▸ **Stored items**
________________
File: src/rtl/bin_pixel_packer.sv
// bin_pixel_packer: thresholds camera pixels to 1 bit and packs WORD_W of them per output word, frame-gated
module bin_pixel_packer #(
    parameter int WORD_W      = 16,
    parameter int FRAME_WORDS = 19200
) (
    input  logic              iCLK,
    input  logic              iRST,
    input  logic              iEN,
    input  logic [11:0]       iDATA,
    input  logic              iDVAL,
    input  logic              iFVAL,
    input  logic [9:0]        iThreshold,
    output logic [WORD_W-1:0] oDATA,
    output logic              oDVAL,
    output logic [15:0]       oWord_Cont,
    output logic              oFrame_Done,
    output logic              oOverflow,
    output logic              oBusy
);
    localparam int CW = WORD_W > 1 ? $clog2(WORD_W) : 1;
    typedef enum logic [1:0] {IDLE, ARMED, ACTIVE, FLUSH} state_t;
    state_t state, state_n;
    logic fval_d, rise, fall, clr, acc, full, pix;
    logic dval_n, fd_n, ovf_b, ovf_n;
    logic [CW-1:0] bit_cnt, cnt_b, cnt_n;
    logic [WORD_W-1:0] sr, sr_b, sr_n, data_n;
    logic [15:0] wc_b, wc_n;
    assign pix = iDATA[11:2] >= iThreshold;
    assign rise = iFVAL & ~fval_d;
    assign fall = ~iFVAL & fval_d;
    assign oBusy = state != IDLE;
    // state register
    always_ff @(posedge iCLK or posedge iRST)
        if (iRST) state <= IDLE;
        else state <= state_n;
    // datapath and output registers; a frame start clears the per-frame state through the *_b terms
    always_ff @(posedge iCLK or posedge iRST)
        if (iRST) begin
            fval_d      <= 1'b0;
            bit_cnt     <= '0;
            sr          <= '0;
            oDATA       <= '0;
            oDVAL       <= 1'b0;
            oWord_Cont  <= '0;
            oFrame_Done <= 1'b0;
            oOverflow   <= 1'b0;
        end else begin
            fval_d      <= iFVAL;
            bit_cnt     <= cnt_n;
            sr          <= sr_n;
            oDATA       <= data_n;
            oDVAL       <= dval_n;
            oWord_Cont  <= wc_n;
            oFrame_Done <= fd_n;
            oOverflow   <= ovf_n;
        end
    // next state, pixel accept/pack, word emission and saturation
    always_comb begin
        state_n = state;
        clr     = (state == ARMED) && rise;
        cnt_b   = clr ? '0 : bit_cnt;
        sr_b    = clr ? '0 : sr;
        wc_b    = clr ? '0 : oWord_Cont;
        ovf_b   = clr ? 1'b0 : oOverflow;
        full    = wc_b == 16'(FRAME_WORDS);
        acc     = ((state == ACTIVE) || clr) && iDVAL;
        cnt_n   = cnt_b;
        sr_n    = sr_b;
        data_n  = oDATA;
        dval_n  = 1'b0;
        wc_n    = wc_b;
        ovf_n   = ovf_b;
        fd_n    = 1'b0;
        if (acc) begin
            sr_n[cnt_b] = pix;
            cnt_n = cnt_b + CW'(1);
            if (cnt_b == CW'(WORD_W - 1)) begin
                cnt_n  = '0;
                data_n = full ? oDATA : sr_n;
                dval_n = !full;
                wc_n   = full ? wc_b : wc_b + 16'd1;
                ovf_n  = ovf_b | full;
                sr_n   = '0;
            end
        end
        case (state)
            IDLE:   state_n = iEN ? ARMED : IDLE;
            ARMED:  state_n = rise ? ACTIVE : ARMED;
            ACTIVE: if (fall) begin
                state_n = cnt_n != '0 ? FLUSH : IDLE;
                fd_n    = cnt_n == '0;
            end
            FLUSH: begin
                state_n = IDLE;
                fd_n    = 1'b1;
                dval_n  = !full;
                data_n  = full ? oDATA : sr;
                wc_n    = full ? wc_b : wc_b + 16'd1;
                ovf_n   = ovf_b | full;
                cnt_n   = '0;
                sr_n    = '0;
            end
            default: state_n = IDLE;
        endcase
    end
endmodule
File: config.mk
export PLATFORM = sky130hd
export DESIGN_NAME = bin_pixel_packer
export DESIGN_NICKNAME = d
export VERILOG_FILES = /design/src/rtl/bin_pixel_packer.sv
export SDC_FILE = /design/constraint.sdc
export NUM_CORES = 1
export LEC_CHECK = 0
export BUFFER_PORTS_ARGS = -buffer_cell sky130_fd_sc_hd__buf_2
export CAP_MARGIN = 20
export CORE_ASPECT_RATIO = 2
export CORE_MARGIN = 5
export CORE_UTILIZATION = 30
export DETAILED_ROUTE_END_ITERATION = 8
export PLACE_DENSITY_LB_ADDON = 0.15
export SETUP_SLACK_MARGIN = 0.5
export SYNTH_ARGS = -nofsm -noshare
export SYNTH_HDL_FRONTEND = slang
export SYNTH_SLANG_ARGS = --single-unit
File: constraint.sdc
create_clock -name iCLK -period 5.9 [get_ports iCLK]
set_input_delay 0.59 -clock iCLK [delete_from_list [all_inputs] [get_ports iCLK]]
set_output_delay 0.59 -clock iCLK [all_outputs]
set_load 0.05 [all_outputs]
Word-level counts from Yosys, hierarchy flattened
Cells that the tools add are included.
- bits in registers: 58
- bits in latches: 0
- memory bits (writable): 0
- bits in read-only memories: 0
- input bits: 27
- output and inout bits: 36
- word-level logic and storage cells: 74
- memories kept: 0
- add/subtract/negate cells: 2
- multipliers: 0
- divide/modulo/power cells: 0
- order comparisons: 3
- equality and inequality tests: 8
- shift-type cells: 0
- mux-type cells: 35
- bitwise gates (word level): 5
- reduce and logical (&&, ||, !) cells: 12
- operators with widths (kind ; count):
    16-bit two-way mux ; 14
    16-bit by 1-bit adder with 16-bit output, second input constant ; 1
    16-bit bitwise mux ; 1
    16-bit by 15-bit equality test with 1-bit output, second input constant ; 1
    4-bit two-way mux ; 4
    10-bit >= comparator ; 1
    1-bit two-way mux ; 10
    2-bit case mux with 4 select lines ; 1
    2-bit two-way mux ; 3
    2-bit inequality test, second input constant ; 3
    2-bit nonzero test ; 3
    4-bit by 5-bit < comparator with 1-bit output, second input constant ; 1
    4-bit by 1-bit adder with 4-bit output, second input constant ; 1
    1-bit demux with 4-bit select ; 1
    2-bit equality test, second input constant ; 2
    4-bit equality test, second input constant ; 1
    4-bit by 1-bit >= comparator with 1-bit output, second input constant ; 1
    4-bit zero test ; 1
    4-bit AND reduction ; 1
    4-bit nonzero test ; 1
    1-bit logical AND ; 3
    1-bit bitwise AND ; 2
    2-bit by 1-bit equality test with 1-bit output, second input constant ; 1
    2-bit zero test ; 1
    5 further kinds ; 6

Depth between registers and ports, before layout
Gate-level depths: netlist of run 1.
- word-level depth: 13
- gate-level depth with buffers: 15

Least setup slack after synthesis of run 1
No wires, ideal clock.
- path type: input to register
- start: input iFVAL
- end: register oWord_Cont[4]
- library setup time: 0.151 ns
- data arrival time: 2.785 ns
- required time: 5.749 ns
- slack: 2.965 ns
- cell stages on the path: 15
- buffers on the path: 5
- cell sequence: nand4bb_1 clkbuf_1 clkbuf_1 nand2_1 inv_1 ha_1 buf_2 a41oi_1 nor2b_1 buf_2 nand2_1 buf_2 inv_2 nand4_1 mux2i_1
- cells in the longest elaborated chain, start to end: 8
- elaborated cells between the ends (all ways): 13
- classes of those cells: add/sub (1); eq/ne (2); mux (6); bitwise (1); reduce/logical (3)
- RTL lines (what ; RTL line ; text):
    start, declared ; 11 ; input logic iFVAL,
    1-bit bitwise AND * ; 29 ; assign rise = iFVAL & ~fval_d;
    1-bit logical AND * ; 60 ; clr = (state == ARMED) && rise;
    16-bit two-way mux ; 63 ; wc_b = clr ? '0 : oWord_Cont;
    16-bit by 1-bit adder with 16-bit output / 16-bit by 15-bit equality test with 1-bit output (equally long branches) ; 81, 98, 65 ;
    16-bit two-way mux ; 81, 98 ;
    16-bit two-way mux ; 77 ; if (cnt_b == CW'(WORD_W - 1)) begin
    16-bit two-way mux ; 74 ; if (acc) begin
    16-bit two-way mux * ; 86 ; case (state)
    named net wc_n[4] ; 27 ; logic [15:0] wc_b, wc_n;
    end signal, assigned ; 53 ; oWord_Cont <= wc_n;
    end, declared ; 15 ; output logic [15:0] oWord_Cont,
Mark *: on every way through the listed nets, which the timed path passes. The rest lies on a longest branch.
A chain may end at the register's enable or synchronous reset.

Worst setup path after layout of run 1
- start: register state[1]
- end: register oDATA[15]
- cells in the longest elaborated chain, start to end: 12
- elaborated cells between the ends (all ways): 26
- classes of those cells: order compare (2); eq/ne (7); mux (10); reduce/logical (7)
- RTL lines (what ; RTL line ; text):
    start, declared ; 22 ; state_t state, state_n;
    start signal, assigned ; 35 ; else state <= state_n;
    2-bit by 1-bit equality test with 1-bit output ; 60 ;
    1-bit logical AND ; 60 ;
    4-bit two-way mux ; 61 ; cnt_b = clr ? '0 : bit_cnt;
    4-bit by 5-bit < comparator with 1-bit output (implied by the code) / 4-bit by 1-bit >= comparator with 1-bit output (equally long branches) ; 75 ; sr_n[cnt_b] = pix;
    1-bit logical AND (implied by the code) ; 75 ;
    1-bit two-way mux (implied by the code) ; 75 ;
    1-bit demux with 4-bit select ; 75 ;
    16-bit bitwise mux ; 75 ;
    16-bit two-way mux ; 79 ; data_n = full ? oDATA : sr_n;
    16-bit two-way mux ; 77 ;
    16-bit two-way mux ; 74 ;
    16-bit two-way mux ; 86 ;
    end signal, assigned ; 51 ; oDATA <= data_n;
    end, declared ; 13 ; output logic [WORD_W-1:0] oDATA,
Parallel ways exist; a longest one is shown, timed or not. The select of a mux whose other input is x is not followed.

==> impl_metrics.toml, run 1 <==
[outcome]
status = "finished, final reports clean"

[power_and_ir_drop]
vdd_drop_max_uv = 132
power_density_nw_per_um2 = 390
power_uw = 1560
p_leak_uw = 0.00189

[routing]
drt_iter0_drc = 152
vias = 2968
drc_errors = 0
ant_nets = 0
first_pass_iters = 4
wl_per_cell_microns = 15.8
via_per_inst = 5.19
routed_wl_microns = 9030

[sta]
relSlewSlack = 0.294
tightest_slew_ns = 1.06
slew_violations = 0
clock_skew_ns = 0.00752
period_share = 0.603
hold_viol = 0
max_freq_mhz = 281
setup_viol = 0
finalSetupTns_ns = 0
rsz0062_at_grt = "false"
min_period_ns = 3.56

[synth]
synth_edf_count = 0
async_flop_share = 1.00
ys_seq_elements = 58
ys_warn_count = 0
synth_compound_gate_area_share = 0.190
syn_area_per_cell_sq_um = 8.73
synth_top_family_by_area = "simple AND/OR/NAND/NOR gates"
muxShareOfSynthArea = 0.0122
synth-simple-area-share = 0.206
synth_ff_type = "dfrtp_1"
synth_xor_area_frac = 0.0321
synthCells = 375
postSynthNetCount = 418
synthesis.area_sq_um = 3270
synth-adder-area-share = 0.0612
ys_seq_area_frac = 0.443
synth.distinct_cells = 51

[final_layout]
drive_gt1_frac = 0.197
fin_nets = 470
fillerInstances = 1112
multi_input_area_sq_um = 1650
layout_commonest_cell = "buf_2"
ff_latch_area_sq_um = 1450
synthToLayoutAreaGrowth_pct = 21.9
final_cell_mix = "buf_2, dfrtp_1, nand2_1"
design_area_sq_um = 3990
num_antenna_cells = 0

[clock_tree]
post_cts_buffers = 0
numCtsBuffers = 9
clock_latency_ns = 0.32
cts.repair.resized = 0
cts_max_path_buffers = 2
postCtsHoldBufs = 0
cts-root-buf = "clkbuf_16"
path_clk_slew_ns = 0.05
htreeDepth = 3
cts.sinks = 58
cts_tree = "yes"

[placed_design]
portBuffers = 60
place_area_sq_um = 3690
gp_congestion = 0.771
dp_hpwl_microns = 6470

[worst_setup_path]
path_cells = "nand4bb_1, nand2_1, ha_1, nor4b_1, nand4_1, nand2_1, inv_2, a41oi_1, o41ai_1"
worstPathMaxFanout = 18
crit_path_end_kind = "flip-flop"
arrival_ns = 3.73
crit_required_ns = 6.07
cpPeakStageDelay_ns = 0.71
worstSetupPathType = "flip-flop to flip-flop"
cp-start-kind = "flip-flop"
crit_path_frequent_cell = "nand2_1"
cp_slowest_cell = "nand4bb_1"

[die]
ios = 63
initial_core_util = 0.303
std_cell_rows = 54
core_area_sq_um = 10800
die_w_microns = 83.9
die_area_sq_um = 13200
die_y_microns = 158

[global_route]
gr-usage-met3 = 0.0349
gr-usage-met2 = 0.272
grt_pass1_vias = 2992
antenna_found_initial = 0
overflow = 0
grt_max_degree = 59
use_met1 = 0.155
grt_use_total = 0.145
grt_pass1_wl_microns = 15400
grt.busiest_layer = "met2"

[min_path]
min_path_type = "primary input to flip-flop"

[run]
max_cap_violations = 0
-- cells by family (layout without fill, tap and decap cells) --
family	Yosys count	count (layout)
and+or+nand+nor	131	131
AOI/OAI and AO/OA	110	110
DFF	58	58
buffers and inverters	44	101
adders and majority gates	16	16
xor gates and xnor gates	12	12
muxes	4	4
-- per-stage QoR --
stage	worst slack, ns	std cells	util	hold WS [ns]
2_1_floorplan	2.96	375	-	0.464
4_1_cts	2.34	572	0.369	0.428
6_report	2.34	572	0.369	0.440
3_5_place_dp	2.36	556	0.341	0.466
5_1_grt	1.99	572	0.369	0.444
3_3_place_gp	2.35	556	0.341	0.461
-- sequential cells by signal, indices dropped and copies added (netlist names) --
| name | cells |
|---|---|
| oFrame_Done | 1 |
| bit_cnt | 4 |
| oWord_Cont | 16 |
| oDATA | 16 |
| fval_d | 1 |
| oOverflow | 1 |
| sr | 16 |
| oDVAL | 1 |
| state | 2 |
-- critical path, delay by kind of cell, from the launching register on --
kind	cells	cell delay [ns]
DFF	1	0.56
AOI/OAI and AO/OA	2	0.33
and+or+nand+nor	5	2.17
adders and majority gates	1	0.20
buffers and inverters	1	0.15
-- area by class of cell --
cell class | instances | share of cell area
Tap cell | 140 | 0.0439
Clock buffer | 14 | 0.0662
Timing Repair Buffer | 66 | 0.0865
Inverter | 19 | 0.0179
Sequential cell | 58 | 0.364
Multi-Input combinational cell | 273 | 0.413
Clock inverter | 2 | 0.00878
-- where the power goes --
group / internal [uW] / switching, uW
logic: 146 / 368
registers: 451 / 68.6
clock network: 349 / 172
total: 947 / 609
-- cell usage after synthesis (2+ instances only) --
master     n  area [sq um]
dfrtp_1   58          1450
nand2_1   56           210
o21ai_0   54           270
a21oi_1   31           155
nor2_1    19          71.3
inv_1     18          67.6
clkbuf_1  17          63.8
ha_1      16           200
nand4_1   14          87.6
xor2_1    10          87.6
buf_2      7          35.0
nand3_1    6          30.0
nor2b_1    6          37.5
nor3_1     5          25.0
mux2i_1    4          40.0
nor3b_1    4          30.0
o41ai_1    4          35.0
a41oi_1    3          26.3
a21o_1     2          15.0
a221oi_1   2          17.5
a31oi_1    2          12.5
and2_1     2          12.5
and3_1     2          12.5
nor4b_1    2          17.5
nor4bb_1   2          20.0
o22ai_1    2          12.5
or3_1      2          12.5
xnor2_1    2          17.5
-- routing by layer --
layer,up-vias,part of all wire
met5,-,0
met4,0,0.021
met3,16,0.048
met2,70,0.54
met1,1447,0.39
li1,1435,-
-- worst paths after layout --
path	start	to	slack [ns]	cells past startpoint
setup / recovery	state[1]	oDATA[15]	2.34	9
hold / removal	iFVAL	fval_d	0.44	1
setup reg to reg	state[1]	oDATA[15]	2.34	9
hold reg to reg	oDATA[8]	oDATA[8]	0.47	2
max in group asynchronous	iRST	oWord_Cont[1]	4.89	3
min in group asynchronous	iRST	oDATA[8]	0.46	3
(Power assumes the default switching activity.)
==> run 2: changes to the inputs <==
ABC_AREA = 1   (was default)
clock period = 3.62 ns   (was 5.9 ns; I/O delays follow)
==> impl_metrics.toml, run 2 <==
[outcome]
status = "finished, final reports clean"

[synth]
synth_commonest_cells = "nand2_1, inv_1, dfrtp_1, nand3_1, nor2_1"
ys_seq_area_frac = 0.401
synthesis.area_sq_um = 3620
synth_ff_type = "dfrtp_1"
ys_warn_count = 0
ys_seq_elements = 58
synth_most_common_cell = "nand2_1"
async_flop_share = 1.00
synth.distinct_cells = 32
synthCells = 497
postSynthNetCount = 540
synth_edf_count = 0
synth.top_cell.area_share = 0.401
synth_top_cell_by_area = "dfrtp_1"
yosys-top-cells-area = "dfrtp_1, nand2_1, inv_1, nand3_1, a21oi_1"
syn_area_per_cell_sq_um = 7.29

[worst_setup_path]
cp-start-kind = "flip-flop"
crit_path_end_kind = "flip-flop"
crit_path_frequent_cell = "inv_2"
regToRegSetupSlack_ns = 0.84
cpPeakStageDelay_ns = 0.42
worstPathMaxFanout = 26
r2r_start = "state[0]"
crit_required_ns = 3.87
path_cells = "inv_2, nor2_2, nand2_2, nand2_1, inv_1, ha_1, nand3_2, o21ai_4, nand2_4, inv_2, o21ai_0, o21ai_1"
arrival_ns = 3.03
cp-startpoint = "state[0]"
r2r_cells = 12
r2r-end = "oDATA[14]"
worstSetupPathType = "flip-flop to flip-flop"
cp_slowest_cell = "dfrtp_1"

[placed_design]
gp_congestion = 0.806
dp_hpwl_microns = 7530
place_area_sq_um = 4060
portBuffers = 60

[final_layout]
num_antenna_cells = 0
top_regs = "oDATA (16), oWord_Cont (16), sr (16)"
final_cell_mix = "nand2_1, inv_1, buf_2"
layout_commonest_cell = "nand2_1"
design_area_sq_um = 4320
utilization = 0.367
fin_nets = 600
synthToLayoutAreaGrowth_pct = 19.1
ff_latch_area_sq_um = 1450
drive_gt1_frac = 0.169
fillerInstances = 1295
multi_input_area_sq_um = 1800

[min_path]
holdPathStages = 1
hp-start = "iFVAL"
min_path_type = "primary input to flip-flop"
worstHoldEndpoint = "fval_d"

[routing]
routed_wl_microns = 10200
wl_per_cell_microns = 14.4
drc_errors = 0
ant_nets = 0
first_pass_iters = 4
via_per_inst = 4.81
vias = 3395
drt_iter0_drc = 143

[clock_tree]
cts.repair.resized = 0
post_cts_buffers = 0
numCtsBuffers = 9
clock_latency_ns = 0.33
htreeDepth = 3
path_clk_slew_ns = 0.05
cts_tree = "yes"
cts.sinks = 58
postCtsHoldBufs = 0
cts_max_path_buffers = 2
cts-root-buf = "clkbuf_16"

[sta]
relSlewSlack = 0.482
finalSetupTns_ns = 0
max_freq_mhz = 360
clock_skew_ns = 0.00864
setup_viol = 0
rsz0062_at_grt = "false"
tightest_slew_ns = 0.776
min_period_ns = 2.78
hold_viol = 0
slew_violations = 0
period_share = 0.768

[die]
core_area_sq_um = 11800
ios = 63
std_cell_rows = 56
die_w_microns = 87.7
die_area_sq_um = 14500
die_y_microns = 165
initial_core_util = 0.308

[power_and_ir_drop]
power_density_nw_per_um2 = 763
swShare = 0.484
vdd_drop_max_uv = 299
power_frac_comb = 0.488
p_seq_frac = 0.286
p_clk_frac = 0.226
p_leak_uw = 0.00218
p_sw_uw = 1590
internal-power_uw = 1700

[global_route]
antenna_found_initial = 0
grt_pass1_wl_microns = 16500
overflow = 0
grt_use_total = 0.147
grt_max_degree = 36
grt_pass1_vias = 3456

[run]
max_cap_violations = 0
run 2: cell types whose count changed in the layout (fill, tap and decap cells not counted), sizes merged, moves of 9 or more:
cell / before / now
nor2: 19 / 55
nand3: 6 / 52
o21ai: 55 / 35
inv: 19 / 72
a21oi: 31 / 40
nand2: 56 / 116
run 2: routing by layer:
metal / vias to the layer above / share of wire / GRT usage
met5: - / 0 / 0
met4: 0 / 0.023 / 0.0719
met3: 12 / 0.041 / 0.0293
met2: 75 / 0.56 / 0.279
met1: 1574 / 0.38 / 0.147
li1: 1734 / - / -
run 2: power groups by stage:
stage / Combinational (uW) / Sequential [uW] / Clock (uW)
after floorplan: 844 / 1330 / 0
final: 1610 / 942 / 745
after CTS: 1630 / 946 / 766
after global placement: 1620 / 952 / 0
after detailed placement: 1630 / 956 / 0
after global routing: 1770 / 968 / 795
run 2: cell type report:
type	count	area share
Clock buffer	12	0.0548
Clock inverter	3	0.00406
Inverter	73	0.0635
Multi-Input combinational cell	348	0.418
Sequential cell	58	0.336
Tap cell	145	0.0420
Timing Repair Buffer	67	0.0818
run 2: worst max path at each step:
stage,end,slack (ns),cells past startpoint
2_1_floorplan,oDATA[0],1.25,17
3_3_place_gp,oWord_Cont[2],0.76,13
3_5_place_dp,oDATA[14],0.71,13
4_1_cts,oDATA[14],0.75,12
5_1_grt,oDATA[14],0.53,12
6_report,oDATA[14],0.84,12
run 2: critical path: cells and delay by family (launching register included):
kind | cells | cell delay, ns
flops | 1 | 0.42
compound gates | 3 | 0.55
fa+ha+maj | 1 | 0.24
simple gates | 5 | 0.84
buf+inv | 3 | 0.63
run 2: cells by family after synthesis:
group,count (synthesis),synth area share
simple gates,237,0.295
buf+inv,91,0.102
compound gates,88,0.131
flops,58,0.401
fa+ha+maj,16,0.0553
xor+xnor,7,0.0169
run 2: per-stage QoR:
step                worst slack [ns]  hold WS (ns)  std cells  power, uW
floorplan                       1.25         0.393        497       2180
global placement               0.764         0.466        691       2570
detailed placement             0.713         0.464        691       2580
CTS                            0.754         0.160        706       3340
global route                   0.530         0.168        706       3530
finish                         0.840         0.162        706       3290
________________
▸ **Work required**
Of the lines above, retype only those from the line containing "16-bit two-way mux ; 77 ; if" through the line containing "- end: register oDATA[15]", including both, exactly.

▸ **Answer for this exercise**
    16-bit two-way mux ; 77 ; if (cnt_b == CW'(WORD_W - 1)) begin
    16-bit two-way mux ; 74 ; if (acc) begin
    16-bit two-way mux * ; 86 ; case (state)
    named net wc_n[4] ; 27 ; logic [15:0] wc_b, wc_n;
    end signal, assigned ; 53 ; oWord_Cont <= wc_n;
    end, declared ; 15 ; output logic [15:0] oWord_Cont,
Mark *: on every way through the listed nets, which the timed path passes. The rest lies on a longest branch.
A chain may end at the register's enable or synchronous reset.

Worst setup path after layout of run 1
- start: register state[1]
- end: register oDATA[15]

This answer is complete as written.